Direct evidence of amyloid precursor-like protein 1 interactions in cell-cell adhesion platforms investigated via fluorescence fluctuation spectroscopy.

The amyloid precursor-like protein 1 (APLP1) is a type I transmembrane protein that plays a role in synaptic adhesion and synaptogenesis. Past investigations indicated that APLP1 is involved in the formation of protein-protein complexes that bridge the junctions between neighboring cells. Nevertheless, APLP1-APLP1 interactions have never been directly observed in higher eukaryotic cells. Here, we investigated APLP1 interactions and dynamics directly in living human embryonic kidney cells using fluorescence fluctuation spectroscopy techniques, namely cross-correlation scanning fluorescence correlation spectroscopy and number and brightness analysis. Our results show that APLP1 forms homotypic complexes at cell-cell contacts. In the presence of zinc ions, the protein forms macroscopic clusters, exhibiting an even higher degree of binding and strongly reduced dynamics.

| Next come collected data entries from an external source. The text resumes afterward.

<file path="src/rtl/modcnt_pkg.sv">
package modcnt_pkg;

   typedef enum logic [1:0] {
      CS_STOP     = 2'b00,
      CS_EVT_FALL = 2'b01,
      CS_EVT_RISE = 2'b10,
      CS_PRESC    = 2'b11
   } clk_sel_e;

   localparam logic [1:0] ADDR_LATCH = 2'd0;
   localparam logic [1:0] ADDR_CTRL  = 2'd1;
   localparam logic [1:0] ADDR_COUNT = 2'd2;

   localparam int CTRL_LD_RISE_BIT = 2;
   localparam int CTRL_LD_FALL_BIT = 3;
   localparam int CTRL_FLAG_BIT    = 4;
   localparam int CTRL_RELOAD_LSB  = 8;

endpackage

</file>
<file path="src/rtl/modcnt_sync.sv">
module modcnt_sync #(
   parameter int STAGES = 2
) (
   input  logic clk,
   input  logic rst_n,
   input  logic din_i,
   output logic rise_o,
   output logic fall_o
);
   generate
      if (STAGES < 2) begin : g_bad_stages
         $error("modcnt_sync: STAGES must be at least 2");
      end
   endgenerate

   logic [STAGES-1:0] shift_q;
   logic              prev_q;

   always_ff @(posedge clk) begin
      if (!rst_n) begin
         shift_q <= '0;
         prev_q  <= 1'b0;
      end else begin
         shift_q <= {shift_q[STAGES-2:0], din_i};
         prev_q  <= shift_q[STAGES-1];
      end
   end

   assign rise_o = shift_q[STAGES-1] & ~prev_q;
   assign fall_o = ~shift_q[STAGES-1] & prev_q;

endmodule

</file>
<file path="src/rtl/modcnt_presc.sv">
module modcnt_presc #(
   parameter int PS_W = 8
) (
   input  logic            clk,
   input  logic            rst_n,
   input  logic            tick_i,
   input  logic            sel_i,
   input  logic [PS_W-1:0] reload_i,
   output logic            en_o
);
   localparam logic [PS_W-1:0] PS_MAX = {PS_W{1'b1}};

   logic [PS_W-1:0] cnt_q;
   logic            sel_q;
   logic            fresh_sel;

   assign fresh_sel = sel_i & ~sel_q;

   always_ff @(posedge clk) begin
      if (!rst_n) begin
         cnt_q <= '0;
         sel_q <= 1'b0;
      end else begin
         sel_q <= sel_i;
         if (fresh_sel) begin
            cnt_q <= reload_i;
         end else if (sel_i && tick_i) begin
            cnt_q <= (cnt_q == PS_MAX) ? reload_i : cnt_q + 1'b1;
         end
      end
   end

   assign en_o = sel_i & sel_q & tick_i & (cnt_q == PS_MAX);

   assert_reload_on_select_R3: assert property (@(posedge clk) disable iff (!rst_n)
      (sel_i && !sel_q) |=> (cnt_q == $past(reload_i)));

   assert_enable_needs_tick_R3: assert property (@(posedge clk) disable iff (!rst_n)
      en_o |-> (tick_i && sel_i));

endmodule

</file>
<file path="src/rtl/modcnt_core.sv">
module modcnt_core #(
   parameter int CNT_W = 16
) (
   input  logic             clk,
   input  logic             rst_n,
   input  logic             sw_wr_i,
   input  logic [CNT_W-1:0] sw_data_i,
   input  logic             ld_i,
   input  logic             cnt_en_i,
   input  logic [CNT_W-1:0] latch_i,
   input  logic             clr_i,
   output logic [CNT_W-1:0] cnt_o,
   output logic             flag_o
);
   localparam logic [CNT_W-1:0] CNT_MAX = {CNT_W{1'b1}};

   logic [CNT_W-1:0] cnt_q;
   logic             flag_q;
   logic             step;
   logic             ovf;

   assign step = cnt_en_i & ~ld_i & ~sw_wr_i;
   assign ovf  = step & (cnt_q == CNT_MAX);

   always_ff @(posedge clk) begin
      if (!rst_n) begin
         cnt_q  <= '0;
         flag_q <= 1'b0;
      end else begin
         if (sw_wr_i)      cnt_q <= sw_data_i;
         else if (ld_i)    cnt_q <= latch_i;
         else if (ovf)     cnt_q <= latch_i;
         else if (step)    cnt_q <= cnt_q + 1'b1;

         if (ovf)          flag_q <= 1'b1;
         else if (clr_i)   flag_q <= 1'b0;
      end
   end

   assign cnt_o  = cnt_q;
   assign flag_o = flag_q;

   assert_increment_R1: assert property (@(posedge clk) disable iff (!rst_n)
      (cnt_en_i && !ld_i && !sw_wr_i && cnt_q != CNT_MAX) |=> (cnt_q == $past(cnt_q) + 1'b1));

   assert_hold_when_idle_R2: assert property (@(posedge clk) disable iff (!rst_n)
      (!cnt_en_i && !ld_i && !sw_wr_i) |=> $stable(cnt_q));

   assert_wrap_to_latch_R4: assert property (@(posedge clk) disable iff (!rst_n)
      (cnt_en_i && !ld_i && !sw_wr_i && cnt_q == CNT_MAX) |=> (cnt_q == $past(latch_i) && flag_q));

   assert_flag_sticky_R5: assert property (@(posedge clk) disable iff (!rst_n)
      (flag_q && !clr_i) |=> flag_q);

   assert_load_beats_count_R7: assert property (@(posedge clk) disable iff (!rst_n)
      (ld_i && !sw_wr_i) |=> (cnt_q == $past(latch_i)));

   assert_sw_write_first_R8: assert property (@(posedge clk) disable iff (!rst_n)
      sw_wr_i |=> (cnt_q == $past(sw_data_i)));

endmodule

</file>
<file path="src/rtl/modcnt_top.sv">
module modcnt_top
   import modcnt_pkg::*;
#(
   parameter int CNT_W       = 16,
   parameter int PS_W        = 8,
   parameter int SYNC_STAGES = 2
) (
   input  logic             clk,
   input  logic             rst_n,
   input  logic             bus_wr_i,
   input  logic [1:0]       bus_addr_i,
   input  logic [CNT_W-1:0] bus_wdata_i,
   output logic [CNT_W-1:0] bus_rdata_o,
   input  logic             presc_tick_i,
   input  logic             ext_load_i,
   input  logic             ext_evt_i,
   output logic [CNT_W-1:0] cnt_bus_o,
   output logic             irq_o
);
   localparam int N_EXT      = 2;
   localparam int RELOAD_MSB = CTRL_RELOAD_LSB + PS_W - 1;

   generate
      if (CNT_W < CTRL_RELOAD_LSB + PS_W) begin : g_bad_width
         $error("modcnt_top: CNT_W too small for the prescaler reload field");
      end
   endgenerate

   clk_sel_e         csel_q;
   logic             ld_rise_en_q, ld_fall_en_q;
   logic [PS_W-1:0]  reload_q;
   logic [CNT_W-1:0] latch_q;
   logic [CNT_W-1:0] cnt_val;
   logic             flag;

   logic [N_EXT-1:0] ext_in, ext_rise, ext_fall;
   assign ext_in = {ext_load_i, ext_evt_i};

   for (genvar g = 0; g < N_EXT; g++) begin : g_sync
      modcnt_sync #(.STAGES(SYNC_STAGES)) i_sync (
         .clk    (clk),
         .rst_n  (rst_n),
         .din_i  (ext_in[g]),
         .rise_o (ext_rise[g]),
         .fall_o (ext_fall[g])
      );
   end

   logic wr_latch, wr_ctrl, wr_count;
   assign wr_latch = bus_wr_i && (bus_addr_i == ADDR_LATCH);
   assign wr_ctrl  = bus_wr_i && (bus_addr_i == ADDR_CTRL);
   assign wr_count = bus_wr_i && (bus_addr_i == ADDR_COUNT);

   always_ff @(posedge clk) begin
      if (!rst_n) begin
         csel_q       <= CS_STOP;
         ld_rise_en_q <= 1'b0;
         ld_fall_en_q <= 1'b0;
         reload_q     <= '0;
         latch_q      <= '0;
      end else begin
         if (wr_latch) latch_q <= bus_wdata_i;
         if (wr_ctrl) begin
            csel_q       <= clk_sel_e'(bus_wdata_i[1:0]);
            ld_rise_en_q <= bus_wdata_i[CTRL_LD_RISE_BIT];
            ld_fall_en_q <= bus_wdata_i[CTRL_LD_FALL_BIT];
            reload_q     <= bus_wdata_i[RELOAD_MSB:CTRL_RELOAD_LSB];
         end
      end
   end

   logic presc_en;
   modcnt_presc #(.PS_W(PS_W)) i_presc (
      .clk      (clk),
      .rst_n    (rst_n),
      .tick_i   (presc_tick_i),
      .sel_i    (csel_q == CS_PRESC),
      .reload_i (reload_q),
      .en_o     (presc_en)
   );

   logic cnt_en, ext_ld;
   always_comb begin
      unique case (csel_q)
         CS_EVT_FALL: cnt_en = ext_fall[0];
         CS_EVT_RISE: cnt_en = ext_rise[0];
         CS_PRESC:    cnt_en = presc_en;
         default:     cnt_en = 1'b0;
      endcase
   end
   assign ext_ld = (ld_rise_en_q & ext_rise[1]) | (ld_fall_en_q & ext_fall[1]);

   modcnt_core #(.CNT_W(CNT_W)) i_core (
      .clk       (clk),
      .rst_n     (rst_n),
      .sw_wr_i   (wr_count),
      .sw_data_i (bus_wdata_i),
      .ld_i      (ext_ld),
      .cnt_en_i  (cnt_en),
      .latch_i   (latch_q),
      .clr_i     (wr_ctrl && bus_wdata_i[CTRL_FLAG_BIT]),
      .cnt_o     (cnt_val),
      .flag_o    (flag)
   );

   always_comb begin
      bus_rdata_o = '0;
      unique case (bus_addr_i)
         ADDR_LATCH: bus_rdata_o = latch_q;
         ADDR_CTRL: begin
            bus_rdata_o[1:0]                        = csel_q;
            bus_rdata_o[CTRL_LD_RISE_BIT]           = ld_rise_en_q;
            bus_rdata_o[CTRL_LD_FALL_BIT]           = ld_fall_en_q;
            bus_rdata_o[CTRL_FLAG_BIT]              = flag;
            bus_rdata_o[RELOAD_MSB:CTRL_RELOAD_LSB] = reload_q;
         end
         ADDR_COUNT: bus_rdata_o = cnt_val;
         default:    bus_rdata_o = '0;
      endcase
   end

   assign cnt_bus_o = cnt_val;
   assign irq_o     = flag;

   assert_stopped_no_count_R2: assert property (@(posedge clk) disable iff (!rst_n)
      (csel_q == CS_STOP && !ext_ld && !wr_count) |=> $stable(cnt_bus_o));

endmodule

</file>
<file path="config.mk">
export PLATFORM = sky130hd
export DESIGN_NAME = modcnt_top
export DESIGN_NICKNAME = d
export VERILOG_FILES = /design/src/rtl/modcnt_pkg.sv /design/src/rtl/modcnt_sync.sv /design/src/rtl/modcnt_presc.sv /design/src/rtl/modcnt_core.sv /design/src/rtl/modcnt_top.sv
export SDC_FILE = /design/constraint.sdc
export NUM_CORES = 1
export LEC_CHECK = 0
export BUFFER_PORTS_ARGS = -buffer_cell sky130_fd_sc_hd__buf_4
export CAP_MARGIN = 10
export CORE_ASPECT_RATIO = 1.1
export CORE_MARGIN = 4
export CORE_UTILIZATION = 56
export DETAILED_ROUTE_END_ITERATION = 12
export HOLD_SLACK_MARGIN = 0.12
export PLACE_DENSITY = 0.83
export SLEW_MARGIN = 15
export SYNTH_ARGS = -nofsm -noshare
export SYNTH_HDL_FRONTEND = slang
export SYNTH_SLANG_ARGS = --single-unit
</file>
<file path="constraint.sdc">
create_clock -name clk -period 2.3 [get_ports clk]
set_clock_uncertainty 0.2 [all_clocks]
set_input_delay 0 -clock clk [delete_from_list [all_inputs] [get_ports clk]]
set_output_delay 0 -clock clk [all_outputs]
set_load 0.02 [all_outputs]
</file>
==> results of run 1 <==
-- through the flow --
step | power, mW | instances
after floorplan | 1.27 | 434
after global placement | 1.39 | 564
after detailed placement | 1.39 | 564
after CTS | 2.38 | 609
after global routing | 2.47 | 610
final | 2.39 | 610
-- layout by cell type, fill, tap and decap left out, types with 2 or more instances in the layout --
cell,count
a21oi_1,13
o31ai_1,3
nor3_1,3
mux2i_1,18
inv_1,4
nand3_2,2
nor2_1,17
dfxtp_1,60
nand2_1,87
buf_4,79
clkinv_2,2
o311ai_1,4
clkbuf_8,11
and3_1,12
nor4_1,3
o21ai_0,39
nor2b_1,2
o211ai_1,2
xnor2_1,6
a21boi_0,27
and3b_1,2
o31a_1,2
nand3_1,26
nor2_2,2
a32oi_1,2
nand3b_1,3
nand4_1,7
ha_1,2
or4bb_1,2
and2_1,19
xor2_1,4
dlygate4sd3_1,28
a31oi_1,6
o2bb2ai_1,2
o22ai_1,5
-- power by group through the flow --
stage	Clock, mW	Combinational [mW]	Sequential, mW
6_report	0.973	0.314	1.10
5_1_grt	1.03	0.337	1.11
4_1_cts	0.978	0.304	1.10
3_5_place_dp	0	0.268	1.12
3_3_place_gp	0	0.266	1.12
2_1_floorplan	0	0.131	1.13
-- synthesized netlist by cell type, drive strengths merged (2+ instances only) --
master	instances	share of area
a21boi	28	0.062
a21oi	14	0.022
a31oi	6	0.011
a32oi	2	0.0052
and2	19	0.035
and3	12	0.022
and3b	2	0.0052
buf	8	0.015
clkbuf	17	0.019
dfxtp	60	0.36
ha	2	0.0074
inv	4	0.0044
mux2i	18	0.053
nand2	88	0.098
nand3	29	0.050
nand3b	3	0.0067
nand4	7	0.013
nor2	19	0.022
nor2b	2	0.0037
nor3	5	0.010
nor3b	2	0.0044
nor4	3	0.0056
o211ai	2	0.0044
o21ai	41	0.064
o22ai	5	0.0093
o2bb2ai	2	0.0052
o311ai	5	0.013
o31a	2	0.0052
o31ai	3	0.0067
or2	2	0.0037
or4bb	2	0.0067
xnor2	6	0.016
xor2	4	0.010
-- state kept, by name (all words and copies together) (netlist names) --
signal	count
csel_q	2
ld_rise_en_q	1
reload_q	8
latch_q	16
g_sync.i_sync.prev_q	2
g_sync.i_sync.shift_q	4
i_core.cnt_o	16
ld_fall_en_q	1
i_presc.sel_q	1
i_presc.cnt_q	8
i_core.flag_o	1
-- worst max path at each step --
stage / start / end / depth (start not counted)
6_report: bus_wr_i / latch_q[2] / 7
5_1_grt: bus_wr_i / latch_q[2] / 7
4_1_cts: bus_wr_i / latch_q[4] / 7
3_5_place_dp: i_presc.cnt_q[0] / i_core.cnt_o[14] / 7
3_3_place_gp: csel_q[0] / i_core.cnt_o[3] / 6
2_1_floorplan: i_core.cnt_o[0] / i_core.cnt_o[11] / 8
-- tightest hold or removal path, stage by stage --
cell,delay [ps]
buf_4,240
nor3b_4,110
buf_4,180
nand2_1,70
a21boi_0,60
-- cells by family (layout without fill, tap and decap cells) --
family | Yosys count | after routing | synth area share
compound gates | 117 | 117 | 0.226
xor+xnor | 10 | 10 | 0.0259
fa+ha+maj | 2 | 2 | 0.00740
buf+inv | 29 | 128 | 0.0385
flops | 60 | 60 | 0.355
mux | 18 | 18 | 0.0533
simple gates | 198 | 198 | 0.293
-- cell type report --
| type | count | area [um^2] | area share |
|---|---|---|---|
| Tap cell | 77 | 96.3 | 0.0216 |
| Sequential cell | 60 | 1200 | 0.269 |
| Clock buffer | 12 | 155 | 0.0347 |
| Timing Repair Buffer | 108 | 886 | 0.198 |
| Clock inverter | 4 | 47.5 | 0.0106 |
| Multi-Input combinational cell | 345 | 2070 | 0.463 |
| Inverter | 4 | 15.0 | 0.00336 |
-- routing by layer --
layer,part of all wire,global-route usage
met1,0.40,0.360
met5,0,0
met2,0.50,0.529
met4,0.022,0.136
met3,0.079,0.0645
-- timing repair --
action,in CTS,in global routing
hold buffers,29,0
buffers inserted,0,1
setup endpoints to repair,0,4
endpoints found under the hold margin,55,0
gates resized for setup,0,5
==> impl_metrics.csv, run 1 <==
group,metric,value,unit
run_status,status,"finished clean",
drt,drt-initial-drc-count,360,
layout,utilization,0.770,
power_and_ir_drop,power_frac_seq,0.462,
setup_path,timing.rr.end,"i_core.cnt_o[9]",
run,maxCapViolations,0,
global_route,grt_use_total,0.305,
setup_path,critPathSlowestCell,"dlygate4sd3_1",
setup_path,r2r_slack,120,ps
yosys,yosysWarnings,0,
placed_design,globalplace.congestion,0.971,
global_route,grt-ovfl-total,0,
hold_path,min-delay-start,"bus_addr_i[1]",
clocking,cts_buffers,9,
sta,worst_pin_slew,627,ps
global_route,grt_start_max_net_pins,40,
power_and_ir_drop,p_int,1.77,mW
yosys,syn_area,3380,um^2
setup_path,cp_max_fo,6,
hold_path,hold_class,"in2reg",
die,fp.dieW,82.1,um
sta,slew_headroom,0.581,
yosys,synth_seq_area_share,0.355,
sta,period_minus_slack,2230,ps
power_and_ir_drop,p_per_area,534,nW/um^2
hold_path,whs_path_depth,5,
clocking,cts_sinks,60,
setup_path,worst-path-buf-inv,4,
global_route,grt_pass1_vias,3456,
drt,route.detailed.wl_per_inst,17.5,um
setup_path,reg2regPathDepth,7,
yosys,synth_edf_count,0,
setup_path,cp.arrival,2310,ps
power_and_ir_drop,power_frac_comb,0.131,
yosys,ys_ff_latch,60,
yosys,avgSynthCellArea,7.79,um^2
setup_path,path_class,"in2reg",
setup_path,crit_family,"buffers and inverters",
layout,area_growth,32.2,%
placed_design,port_buffers,56,
clocking,clock_path_buffers,2,
clocking,clkTransAtPathRegs,70,ps
sta,fin_tns_setup,0,ps
sta,finalMaxSlewViolations,0,
layout,final_nets,554,
global_route,antenna_found_initial,0,
drt,remaining_drc_errors,0,
power_and_ir_drop,switchingPower,0.615,mW
die,die_h,89.5,um
clocking,cts_tree,"done",
clocking,clk-insertion-delay-late,340,ps
setup_path,required,2380,ps
hold_path,whs_endpoint,"latch_q[13]",
setup_path,endpoint_kind,"flop",
clocking,cts-root-buf,"clkbuf_8",
drt,vias,3622,
placed_design,hpwlAfterDp,7160,um
clocking,htreeDepth,3,
layout,antenna_cells,0,
sta,fin_ws,69.7,ps
drt,drt-vias-per-instance,5.94,
setup_path,crit-reg2reg-launch,"i_core.cnt_o[2]",
yosys,synth_ff_type,"dfxtp_1",
drt,routed_wl,10600,um
layout,n_fill_cell,433,
setup_path,cp_slowest_stage_delay,560,ps
sta,finalCritPeriodShare,0.970,
placed_design,pre_cts_slack,204,ps
sta,setup_viol,0,
placed_design,placed_area,3950,um^2
global_route,grt_pass1_wl,16800,um
die,row_count,29,
setup_path,crit_path_frequent_cell,"dlygate4sd3_1",
yosys,async_flop_share,0,
sta,max_freq,448,MHz
yosys,syn_inst,434,
power_and_ir_drop,peakVddDrop,0.000553,V
layout,stdcell_area,4470,um^2
power_and_ir_drop,swShare,0.257,
drt,first_pass_iters,6,
power_and_ir_drop,power.share.clock,0.407,
die,initial_core_util,0.582,
setup_path,cp-start-kind,"input port",
power_and_ir_drop,p_leak,1.79,nW
yosys,syn_nets,460,
die,fp.coreArea,5810,um^2
setup_path,crit_chain,"dlygate4sd3_1, buf_4, nor3b_4, nand2_1, dlygate4sd3_1, a21boi_0, dlygate4sd3_1",
die,ioPinCount,57,
drt,ant_nets,0,
sta,timing.hold.ws,171,ps
die,dieArea,7350,um^2
layout,final_layout_size_suffix_gt1_frac,0.203,
yosys,yosysUniqueCellTypes,55,
sta,hold_violations,0,
(Power assumes the default switching activity.)
==> run 2, diff against run 1 <==
--- a/config.mk
+++ b/config.mk
@@ -7,12 +7,14 @@
 export LEC_CHECK = 0
 export BUFFER_PORTS_ARGS = -buffer_cell sky130_fd_sc_hd__buf_4
 export CAP_MARGIN = 10
+export CELL_PAD_IN_SITES_DETAIL_PLACEMENT = 0
+export CELL_PAD_IN_SITES_GLOBAL_PLACEMENT = 2
 export CORE_ASPECT_RATIO = 1.1
 export CORE_MARGIN = 4
-export CORE_UTILIZATION = 56
+export CORE_UTILIZATION = 32
 export DETAILED_ROUTE_END_ITERATION = 12
 export HOLD_SLACK_MARGIN = 0.12
-export PLACE_DENSITY = 0.83
+export PLACE_DENSITY = 0.82
 export SLEW_MARGIN = 15
 export SYNTH_ARGS = -nofsm -noshare
 export SYNTH_HDL_FRONTEND = slang
==> run 2 against run 1 <==
Non-clock buffer count decreased by 4. Total power increased by 17%. Final cell count increased by 10%. Routed wire length increased by 9.0%. Clock power increased by 42%. Global-route usage decreased by 11 points. Maximum frequency decreased by 0.93%. Critical path depth decreased by 1. Worst setup slack got worse by 21 ps.
==> impl_metrics.csv, run 2 (synthesis results as in run 1) <==
group,metric,value,unit
run_status,status,"finished clean",
setup_path,required,2350,ps
drt,routed_wl,11600,um
drt,drt-initial-drc-count,164,
sta,period_minus_slack,2250,ps
layout,final_cell_mix,"nand2_1 (86), buf_4 (80), dfxtp_1 (59)",
sta,finalCritPeriodShare,0.979,
setup_path,path_class,"reg2reg",
clocking,clk-insertion-delay-late,330,ps
layout,final_nets,550,
clocking,clkTransAtPathRegs,50,ps
hold_path,whs_path_depth,5,
clocking,post_cts_buffers,0,
sta,setup_viol,0,
sta,rsz0062_at_grt,"yes",
clocking,cts_sinks,60,
drt,first_pass_iters,4,
global_route,grt_pass1_vias,3444,
global_route,antenna_found_initial,0,
die,dieArea,12300,um^2
layout,final_layout_size_suffix_gt1_frac,0.214,
sta,finalMaxSlewViolations,0,
power_and_ir_drop,power_frac_comb,0.112,
placed_design,place_inst,632,
layout,antenna_cells,0,
clocking,clock_path_buffers,2,
global_route,grt_use_total,0.193,
setup_path,crit_family,"simple AND/OR/NAND/NOR gates",
layout,utilization,0.447,
sta,worst_pin_slew,645,ps
setup_path,cp_slowest_stage_delay,530,ps
drt,drt-vias-per-instance,5.13,
hold_path,min-delay-start,"bus_addr_i[0]",
sta,hold_violations,0,
layout,n_fill_cell,1084,
clocking,htreeDepth,3,
setup_path,cp.arrival,2300,ps
drt,vias,3448,
power_and_ir_drop,switchingPower,0.685,mW
die,die_h,116,um
die,ioPinCount,57,
sta,max_freq,444,MHz
power_and_ir_drop,power.share.clock,0.493,
power_and_ir_drop,p_per_area,604,nW/um^2
clocking,cts_buffers,9,
power_and_ir_drop,power_frac_seq,0.395,
setup_path,cp_max_fo,7,
clocking,cts_tree,"done",
setup_path,reg2regPathDepth,6,
global_route,grt-ovfl-total,0,
setup_path,worstSetupStartpoint,"csel_q[0]",
layout,layout_commonest_cell,"nand2_1",
global_route,grt_start_max_net_pins,33,
hold_path,hold_class,"in2reg",
layout,stdcell_area,4630,um^2
global_route,grt_pass1_wl,18600,um
setup_path,critical_path_depth,6,
power_and_ir_drop,swShare,0.245,
die,row_count,39,
placed_design,port_buffers,56,
run,maxCapViolations,0,
drt,route.detailed.wl_per_inst,17.3,um
layout,final_cells,672,
setup_path,worst-path-buf-inv,0,
placed_design,placed_area,4050,um^2
die,fp.coreArea,10300,um^2
die,initial_core_util,0.327,
setup_path,endpoint_kind,"flop",
clocking,cts-root-buf,"clkbuf_16",
setup_path,cp-start-kind,"flop",
die,fp.dieW,106,um
drt,remaining_drc_errors,0,
drt,ant_nets,0,
power_and_ir_drop,p_leak,1.82,nW
placed_design,hpwlAfterDp,8100,um
sta,slew_headroom,0.568,
setup_path,critPathSlowestCell,"or4bb_1",
placed_design,globalplace.congestion,0.845,
power_and_ir_drop,peakVddDrop,0.000319,V
setup_path,crit_chain,"or4bb_1, nand2_2, or2_1, nand3_4, o31a_1, a31oi_1",
sta,fin_tns_setup,0,ps
layout,area_growth,36.9,%
power_and_ir_drop,p_int,2.11,mW
setup_path,crit-reg2reg-launch,"csel_q[0]",
## run 2: metal layers
layer  vias to the layer above  track usage  routed length (um)
met5                         -            0                   0
li1                       1734            -                   -
met2                        85        0.311                5320
met4                         0       0.0743                 260
met1                      1614        0.266                5520
met3                        15       0.0234                 502
## run 2: path summary, 6_finish.rpt
kind | to | slack (ps)
max reg2reg | i_core.cnt_o[3] | 50
min | i_core.cnt_o[10] | 160
min reg2reg | g_sync[0].i_sync.shift_q[1] | 230
max | i_core.cnt_o[3] | 50
## run 2: worst reg2reg max path, delay by kind of cell, from the launching register on
kind / cells / cell delay (ps)
flip-flops: 1 / 370
AO/OA/AOI/OAI: 2 / 470
AND/OR/NAND/NOR: 4 / 1160
## run 2: per-stage QoR
stage	power [mW]	worst slack [ps]	hold WS, ps
CTS	2.83	39.6	158
global placement	1.41	-120	8.51
finish	2.80	48.8	156
floorplan	1.27	145	-72.7
global route	2.91	-54.8	231
detailed placement	1.41	-175	10.4
## run 2: power by group through the flow
stage,logic [mW],registers (mW),clock network (mW)
2_1_floorplan,0.131,1.13,0
3_3_place_gp,0.282,1.13,0
3_5_place_dp,0.284,1.13,0
4_1_cts,0.316,1.10,1.41
5_1_grt,0.340,1.11,1.46
6_report,0.314,1.10,1.38
## run 2: final cells by class
class / instances / area, um^2 / area share
inverters: 4 / 15.0 / 0.00324
repair buffers: 104 / 841 / 0.182
flip-flops and latches: 60 / 1200 / 0.260
well taps: 143 / 179 / 0.0387
clock buffers: 12 / 256 / 0.0554
clock inverters: 4 / 47.5 / 0.0103
multi-input cells: 345 / 2090 / 0.451
## run 2: repair_timing
action	4_1_cts	5_1_grt
gates resized for setup	2	6
hold buffers	24	0
hold endpoints to repair	58	0
pin swaps	0	1
endpoints found under the setup margin	7	12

Further evidence from giant plasma membrane vesicles suggests that the presence of an intact cortical cytoskeleton is required for zinc-induced multimerization. Subsequently, large adhesion platforms bridging interacting cells are formed through APLP1-APLP1 interactions. Taken together, our results provide direct evidence that APLP1 functions as a neuronal zinc-dependent adhesion protein and allow a more detailed understanding of the molecular mechanisms driving the formation of APLP1 adhesion platforms.